Starting with the line containing "after global placement" and going on through the line containing "track usage [%]", return the lines of the data below exactly, and only those.
————————
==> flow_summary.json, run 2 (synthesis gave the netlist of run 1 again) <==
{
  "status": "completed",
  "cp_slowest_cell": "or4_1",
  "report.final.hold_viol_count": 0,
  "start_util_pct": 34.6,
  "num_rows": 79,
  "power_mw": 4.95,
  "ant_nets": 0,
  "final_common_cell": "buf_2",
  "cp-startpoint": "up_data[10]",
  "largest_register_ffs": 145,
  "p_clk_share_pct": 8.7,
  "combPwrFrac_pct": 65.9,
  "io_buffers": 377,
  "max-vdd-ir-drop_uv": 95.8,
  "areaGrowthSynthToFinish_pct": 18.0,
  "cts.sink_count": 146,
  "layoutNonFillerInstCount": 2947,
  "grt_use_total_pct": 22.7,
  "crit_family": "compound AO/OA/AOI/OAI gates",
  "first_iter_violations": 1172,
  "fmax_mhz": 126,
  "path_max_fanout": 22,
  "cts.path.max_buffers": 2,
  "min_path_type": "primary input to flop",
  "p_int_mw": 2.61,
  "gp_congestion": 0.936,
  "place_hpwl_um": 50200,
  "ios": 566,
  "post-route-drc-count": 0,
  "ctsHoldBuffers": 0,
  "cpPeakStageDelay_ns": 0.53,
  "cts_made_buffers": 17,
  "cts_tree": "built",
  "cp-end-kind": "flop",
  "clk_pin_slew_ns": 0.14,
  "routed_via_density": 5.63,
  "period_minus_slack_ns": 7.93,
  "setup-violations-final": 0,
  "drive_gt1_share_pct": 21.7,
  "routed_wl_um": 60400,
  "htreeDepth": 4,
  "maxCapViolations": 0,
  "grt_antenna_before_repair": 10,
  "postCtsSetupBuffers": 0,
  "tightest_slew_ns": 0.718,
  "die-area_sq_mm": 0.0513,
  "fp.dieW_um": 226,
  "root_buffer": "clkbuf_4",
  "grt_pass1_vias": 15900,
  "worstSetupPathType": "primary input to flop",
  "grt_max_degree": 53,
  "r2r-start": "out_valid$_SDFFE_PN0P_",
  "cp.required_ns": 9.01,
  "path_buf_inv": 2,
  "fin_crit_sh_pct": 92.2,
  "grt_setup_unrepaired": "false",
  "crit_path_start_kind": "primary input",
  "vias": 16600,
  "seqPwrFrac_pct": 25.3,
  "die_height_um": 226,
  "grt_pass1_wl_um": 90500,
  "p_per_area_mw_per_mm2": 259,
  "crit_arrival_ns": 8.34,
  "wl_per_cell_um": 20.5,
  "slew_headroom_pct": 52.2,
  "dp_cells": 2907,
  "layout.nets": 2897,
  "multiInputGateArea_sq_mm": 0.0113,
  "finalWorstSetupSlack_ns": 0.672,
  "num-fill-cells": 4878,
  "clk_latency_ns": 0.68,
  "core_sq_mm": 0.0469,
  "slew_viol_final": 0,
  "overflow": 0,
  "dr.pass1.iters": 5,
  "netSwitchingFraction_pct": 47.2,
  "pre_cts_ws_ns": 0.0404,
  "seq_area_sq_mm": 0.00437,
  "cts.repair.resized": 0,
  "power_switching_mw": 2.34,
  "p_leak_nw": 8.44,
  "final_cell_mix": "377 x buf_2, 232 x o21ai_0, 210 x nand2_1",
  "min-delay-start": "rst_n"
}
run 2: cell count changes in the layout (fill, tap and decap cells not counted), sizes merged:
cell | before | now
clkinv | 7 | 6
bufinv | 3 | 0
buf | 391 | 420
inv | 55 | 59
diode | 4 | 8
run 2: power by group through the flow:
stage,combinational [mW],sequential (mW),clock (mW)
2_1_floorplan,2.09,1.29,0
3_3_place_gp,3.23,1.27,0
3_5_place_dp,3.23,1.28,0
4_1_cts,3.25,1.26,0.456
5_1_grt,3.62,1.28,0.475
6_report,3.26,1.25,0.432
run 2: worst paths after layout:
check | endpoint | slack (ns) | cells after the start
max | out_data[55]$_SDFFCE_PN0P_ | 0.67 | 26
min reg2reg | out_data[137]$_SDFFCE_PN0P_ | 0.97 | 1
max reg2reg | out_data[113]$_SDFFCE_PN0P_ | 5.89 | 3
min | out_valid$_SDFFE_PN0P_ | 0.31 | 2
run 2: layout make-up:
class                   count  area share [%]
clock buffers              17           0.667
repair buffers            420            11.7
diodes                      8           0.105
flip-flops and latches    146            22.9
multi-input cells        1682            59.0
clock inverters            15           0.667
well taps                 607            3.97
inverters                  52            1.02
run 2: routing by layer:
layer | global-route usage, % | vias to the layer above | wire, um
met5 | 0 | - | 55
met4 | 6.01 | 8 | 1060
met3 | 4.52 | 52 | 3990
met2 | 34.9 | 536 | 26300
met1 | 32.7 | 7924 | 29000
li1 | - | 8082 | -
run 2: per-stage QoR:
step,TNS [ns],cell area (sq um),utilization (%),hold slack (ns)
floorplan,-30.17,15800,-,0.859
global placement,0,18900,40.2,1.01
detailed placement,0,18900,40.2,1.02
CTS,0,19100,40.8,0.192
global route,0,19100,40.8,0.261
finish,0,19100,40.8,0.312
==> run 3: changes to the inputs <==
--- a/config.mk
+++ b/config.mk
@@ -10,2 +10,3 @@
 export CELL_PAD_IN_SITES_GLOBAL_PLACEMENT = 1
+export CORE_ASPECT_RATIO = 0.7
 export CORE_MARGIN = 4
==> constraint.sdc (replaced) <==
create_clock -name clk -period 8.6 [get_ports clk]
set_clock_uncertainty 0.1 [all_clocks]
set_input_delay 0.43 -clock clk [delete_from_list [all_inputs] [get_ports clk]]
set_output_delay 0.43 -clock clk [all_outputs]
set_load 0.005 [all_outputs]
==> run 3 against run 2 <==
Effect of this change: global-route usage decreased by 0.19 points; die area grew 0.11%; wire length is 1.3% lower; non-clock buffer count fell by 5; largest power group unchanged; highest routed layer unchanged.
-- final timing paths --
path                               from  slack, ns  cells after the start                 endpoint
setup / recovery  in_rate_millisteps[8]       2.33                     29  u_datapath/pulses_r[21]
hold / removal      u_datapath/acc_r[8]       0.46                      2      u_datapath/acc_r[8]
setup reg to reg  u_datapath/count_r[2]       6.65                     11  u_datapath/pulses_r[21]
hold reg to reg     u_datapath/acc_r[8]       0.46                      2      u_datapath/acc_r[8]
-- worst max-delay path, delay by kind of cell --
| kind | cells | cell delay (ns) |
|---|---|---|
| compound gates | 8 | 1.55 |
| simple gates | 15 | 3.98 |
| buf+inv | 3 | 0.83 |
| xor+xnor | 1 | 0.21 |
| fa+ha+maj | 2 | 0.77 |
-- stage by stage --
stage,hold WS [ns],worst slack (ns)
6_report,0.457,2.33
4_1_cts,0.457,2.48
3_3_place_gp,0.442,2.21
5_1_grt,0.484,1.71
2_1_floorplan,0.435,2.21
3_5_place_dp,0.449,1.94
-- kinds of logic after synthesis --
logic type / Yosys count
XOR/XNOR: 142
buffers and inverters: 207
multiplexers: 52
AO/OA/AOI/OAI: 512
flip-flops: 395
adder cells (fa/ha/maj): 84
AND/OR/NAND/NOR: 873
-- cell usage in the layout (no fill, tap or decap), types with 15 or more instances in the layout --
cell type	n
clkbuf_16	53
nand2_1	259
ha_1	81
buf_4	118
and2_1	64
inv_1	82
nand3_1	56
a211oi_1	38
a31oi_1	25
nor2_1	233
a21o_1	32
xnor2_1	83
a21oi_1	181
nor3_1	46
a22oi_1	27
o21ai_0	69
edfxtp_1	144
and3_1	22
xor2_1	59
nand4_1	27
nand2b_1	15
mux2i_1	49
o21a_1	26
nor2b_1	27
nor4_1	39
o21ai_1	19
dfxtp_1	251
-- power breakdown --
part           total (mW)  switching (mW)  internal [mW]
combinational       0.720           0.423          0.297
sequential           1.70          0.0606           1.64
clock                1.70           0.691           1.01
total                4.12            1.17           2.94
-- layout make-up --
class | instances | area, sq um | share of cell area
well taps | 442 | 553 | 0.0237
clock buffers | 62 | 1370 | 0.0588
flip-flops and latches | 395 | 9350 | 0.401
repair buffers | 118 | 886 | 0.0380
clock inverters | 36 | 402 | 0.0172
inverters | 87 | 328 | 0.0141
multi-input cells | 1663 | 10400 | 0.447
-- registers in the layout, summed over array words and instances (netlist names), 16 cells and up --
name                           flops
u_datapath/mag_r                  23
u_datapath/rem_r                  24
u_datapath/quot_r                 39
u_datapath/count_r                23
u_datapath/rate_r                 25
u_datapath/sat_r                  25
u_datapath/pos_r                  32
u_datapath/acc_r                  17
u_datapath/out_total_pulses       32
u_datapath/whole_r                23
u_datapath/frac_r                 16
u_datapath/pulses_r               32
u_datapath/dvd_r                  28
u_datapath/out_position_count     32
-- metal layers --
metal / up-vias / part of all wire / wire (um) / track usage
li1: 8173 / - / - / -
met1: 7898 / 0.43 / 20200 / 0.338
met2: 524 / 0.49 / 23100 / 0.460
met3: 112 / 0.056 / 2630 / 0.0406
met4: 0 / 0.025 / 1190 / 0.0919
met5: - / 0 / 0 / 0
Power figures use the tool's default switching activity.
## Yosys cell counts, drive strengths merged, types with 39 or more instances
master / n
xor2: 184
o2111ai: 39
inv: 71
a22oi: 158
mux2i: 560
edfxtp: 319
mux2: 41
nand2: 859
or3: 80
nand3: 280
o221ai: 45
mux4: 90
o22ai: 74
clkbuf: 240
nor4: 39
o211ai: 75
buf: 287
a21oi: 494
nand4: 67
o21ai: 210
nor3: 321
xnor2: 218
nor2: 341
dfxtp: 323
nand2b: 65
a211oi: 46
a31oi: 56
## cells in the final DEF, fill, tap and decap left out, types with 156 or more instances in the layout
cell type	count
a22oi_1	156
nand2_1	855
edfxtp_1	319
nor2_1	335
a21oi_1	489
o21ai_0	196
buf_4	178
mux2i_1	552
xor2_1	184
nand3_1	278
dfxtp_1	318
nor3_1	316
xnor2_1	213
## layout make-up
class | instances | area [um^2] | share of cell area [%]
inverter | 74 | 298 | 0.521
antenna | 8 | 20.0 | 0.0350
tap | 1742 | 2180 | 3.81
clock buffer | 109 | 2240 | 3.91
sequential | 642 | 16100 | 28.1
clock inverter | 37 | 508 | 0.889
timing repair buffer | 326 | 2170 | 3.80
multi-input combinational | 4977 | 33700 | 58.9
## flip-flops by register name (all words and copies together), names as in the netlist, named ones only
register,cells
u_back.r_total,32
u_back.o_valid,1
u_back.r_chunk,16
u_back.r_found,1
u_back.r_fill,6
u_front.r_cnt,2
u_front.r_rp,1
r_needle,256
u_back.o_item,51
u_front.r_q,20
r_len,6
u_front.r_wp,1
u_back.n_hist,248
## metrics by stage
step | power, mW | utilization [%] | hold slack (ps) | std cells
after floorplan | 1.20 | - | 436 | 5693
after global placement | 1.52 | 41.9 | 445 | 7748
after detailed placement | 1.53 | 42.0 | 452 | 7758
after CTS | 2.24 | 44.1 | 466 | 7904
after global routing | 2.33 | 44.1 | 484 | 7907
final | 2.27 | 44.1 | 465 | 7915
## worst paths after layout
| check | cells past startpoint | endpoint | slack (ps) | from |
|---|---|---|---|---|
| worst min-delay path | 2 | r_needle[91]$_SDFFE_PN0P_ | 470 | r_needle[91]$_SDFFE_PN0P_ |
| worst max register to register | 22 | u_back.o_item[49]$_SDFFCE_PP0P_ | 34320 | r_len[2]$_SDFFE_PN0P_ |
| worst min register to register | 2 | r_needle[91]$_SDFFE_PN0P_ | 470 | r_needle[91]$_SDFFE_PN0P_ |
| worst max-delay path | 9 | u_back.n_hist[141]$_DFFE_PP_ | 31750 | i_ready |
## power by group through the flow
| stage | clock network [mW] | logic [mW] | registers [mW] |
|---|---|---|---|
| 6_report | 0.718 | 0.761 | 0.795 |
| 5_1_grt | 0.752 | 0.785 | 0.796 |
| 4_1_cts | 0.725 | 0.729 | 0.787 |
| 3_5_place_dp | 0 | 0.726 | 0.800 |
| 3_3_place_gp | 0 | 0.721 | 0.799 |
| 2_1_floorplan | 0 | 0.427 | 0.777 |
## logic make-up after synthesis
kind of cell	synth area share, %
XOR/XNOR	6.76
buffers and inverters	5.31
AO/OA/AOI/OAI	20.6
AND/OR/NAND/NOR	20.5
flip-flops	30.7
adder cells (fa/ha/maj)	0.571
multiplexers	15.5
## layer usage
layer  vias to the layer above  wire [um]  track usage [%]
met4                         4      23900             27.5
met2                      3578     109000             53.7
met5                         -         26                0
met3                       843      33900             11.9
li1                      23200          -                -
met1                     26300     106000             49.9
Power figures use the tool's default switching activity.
$ cat config.mk
export PLATFORM = sky130hd
export DESIGN_NAME = ccmt_ram
export DESIGN_NICKNAME = d
export VERILOG_FILES = /design/src/design/ccmt_ram.sv
export SDC_FILE = /design/constraint.sdc
export NUM_CORES = 1
export LEC_CHECK = 0
export ABC_AREA = 1
export BUFFER_PORTS_ARGS = -buffer_cell sky130_fd_sc_hd__buf_2
export CELL_PAD_IN_SITES_DETAIL_PLACEMENT = 1
export CELL_PAD_IN_SITES_GLOBAL_PLACEMENT = 2
export CORE_ASPECT_RATIO = 0.75
export CORE_MARGIN = 5
export CORE_UTILIZATION = 40
export DETAILED_ROUTE_END_ITERATION = 10
export PLACE_DENSITY = 0.88
export SLEW_MARGIN = 10
export SYNTH_ARGS = -nofsm -noshare
export SYNTH_HDL_FRONTEND = slang
export SYNTH_SLANG_ARGS = --single-unit
$ cat constraint.sdc
create_clock -name clock -period 1.23 [get_ports clock]
set_input_delay 0.123 -clock clock [delete_from_list [all_inputs] [get_ports clock]]
set_output_delay 0.123 -clock clock [all_outputs]
set_load 0.05 [all_outputs]
$ cat src/design/ccmt_ram.sv
`timescale 1ns / 1ps
// ----------------------------------------------------------------------------
// ccmt_ram
// Simple dual port RAM, one write and one registered read per cycle.
// A read of the address written in the same cycle returns the old data.
// ----------------------------------------------------------------------------
module ccmt_ram #(
   parameter int WIDTH = 8,
   parameter int DEPTH = 16,
   localparam int ADDR_W = (DEPTH > 1) ? $clog2(DEPTH) : 1
) (
   input  logic              clock,
   input  logic              we,
   input  logic [ADDR_W-1:0] waddr,
   input  logic [WIDTH-1:0]  wdata,
   input  logic [ADDR_W-1:0] raddr,
   output logic [WIDTH-1:0]  rdata
);

   logic [WIDTH-1:0] mem_ff [DEPTH];
   logic [WIDTH-1:0] rdata_ff;

   always_ff @(posedge clock) begin
      if (we) begin
         mem_ff[waddr] <= wdata;
      end
      rdata_ff <= mem_ff[raddr];
   end

   assign rdata = rdata_ff;

endmodule

# Word level (Yosys, flattened, before mapping)
# Memories as Yosys holds them, arrays and structs flattened. A register that Yosys moved wholly into a read port is not among the register bits.
# Index checks and enable logic that the tools add are counted.
[op_classes]
n_mux = 2
[op_table]
columns = ["operator", "count"]
rows = [
  ["two-way mux 1 bit", 2],
]
[totals]
reg_bits = 0
wordCells = 3
ram_bits = 128
output_inout_bits = 8
in_bits = 18
n_memories = 1
[mem_list]
columns = ["memory", "depth", "word_bits", "read_ports", "rd_ports_with_merged_regs", "wr", "line", "rtl"]
rows = [
  ["mem_ff", 16, 8, 1, 1, 1, "20", "logic [WIDTH-1:0] mem_ff [DEPTH];"],
]

# Depth between registers and ports, before layout
[depth]
ltp_word = 2
depth_mapped = 8
mapped_depth_nobuf = 7

# Worst setup path before layout
# No wires, ideal clock.
[synth_timing]
path_kind = "input-to-reg"
startpoint = "input port waddr[2]"
endpoint = "memory mem_ff[10][0] (enable)"
n_path_buf = 0
path_stages = 2
setup_time_ns = 0.370
slack_ns = 0.156
t_arrival_ns = 0.704
path_cell_list = "nand3b_1 -> nor2_1"
[synth_lines]
columns = ["item", "line", "rtl"]
rows = [
  ["start: declaration", "14", "input logic [ADDR_W-1:0] waddr,"],
  ["end: declaration", "20", ""],
]
# Straight into the memory's write port.

# Worst setup path after layout
[layout_timing]
startpoint = "register rdata_ff[7], in the netlist rdata[7], read port of mem_ff"
endpoint = "output port rdata[7]"
[layout_lines]
columns = ["item", "line", "rtl"]
rows = [
  ["start: declaration", "21", "logic [WIDTH-1:0] rdata_ff;"],
  ["end: declaration", "17", "output logic [WIDTH-1:0] rdata"],
]
# No word-level cell between the ends.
————————
• [Exercise output]
after global placement | 1.52 | 41.9 | 445 | 7748
after detailed placement | 1.53 | 42.0 | 452 | 7758
after CTS | 2.24 | 44.1 | 466 | 7904
after global routing | 2.33 | 44.1 | 484 | 7907
final | 2.27 | 44.1 | 465 | 7915
## worst paths after layout
| check | cells past startpoint | endpoint | slack (ps) | from |
|---|---|---|---|---|
| worst min-delay path | 2 | r_needle[91]$_SDFFE_PN0P_ | 470 | r_needle[91]$_SDFFE_PN0P_ |
| worst max register to register | 22 | u_back.o_item[49]$_SDFFCE_PP0P_ | 34320 | r_len[2]$_SDFFE_PN0P_ |
| worst min register to register | 2 | r_needle[91]$_SDFFE_PN0P_ | 470 | r_needle[91]$_SDFFE_PN0P_ |
| worst max-delay path | 9 | u_back.n_hist[141]$_DFFE_PP_ | 31750 | i_ready |
## power by group through the flow
| stage | clock network [mW] | logic [mW] | registers [mW] |
|---|---|---|---|
| 6_report | 0.718 | 0.761 | 0.795 |
| 5_1_grt | 0.752 | 0.785 | 0.796 |
| 4_1_cts | 0.725 | 0.729 | 0.787 |
| 3_5_place_dp | 0 | 0.726 | 0.800 |
| 3_3_place_gp | 0 | 0.721 | 0.799 |
| 2_1_floorplan | 0 | 0.427 | 0.777 |
## logic make-up after synthesis
kind of cell	synth area share, %
XOR/XNOR	6.76
buffers and inverters	5.31
AO/OA/AOI/OAI	20.6
AND/OR/NAND/NOR	20.5
flip-flops	30.7
adder cells (fa/ha/maj)	0.571
multiplexers	15.5
## layer usage
layer  vias to the layer above  wire [um]  track usage [%]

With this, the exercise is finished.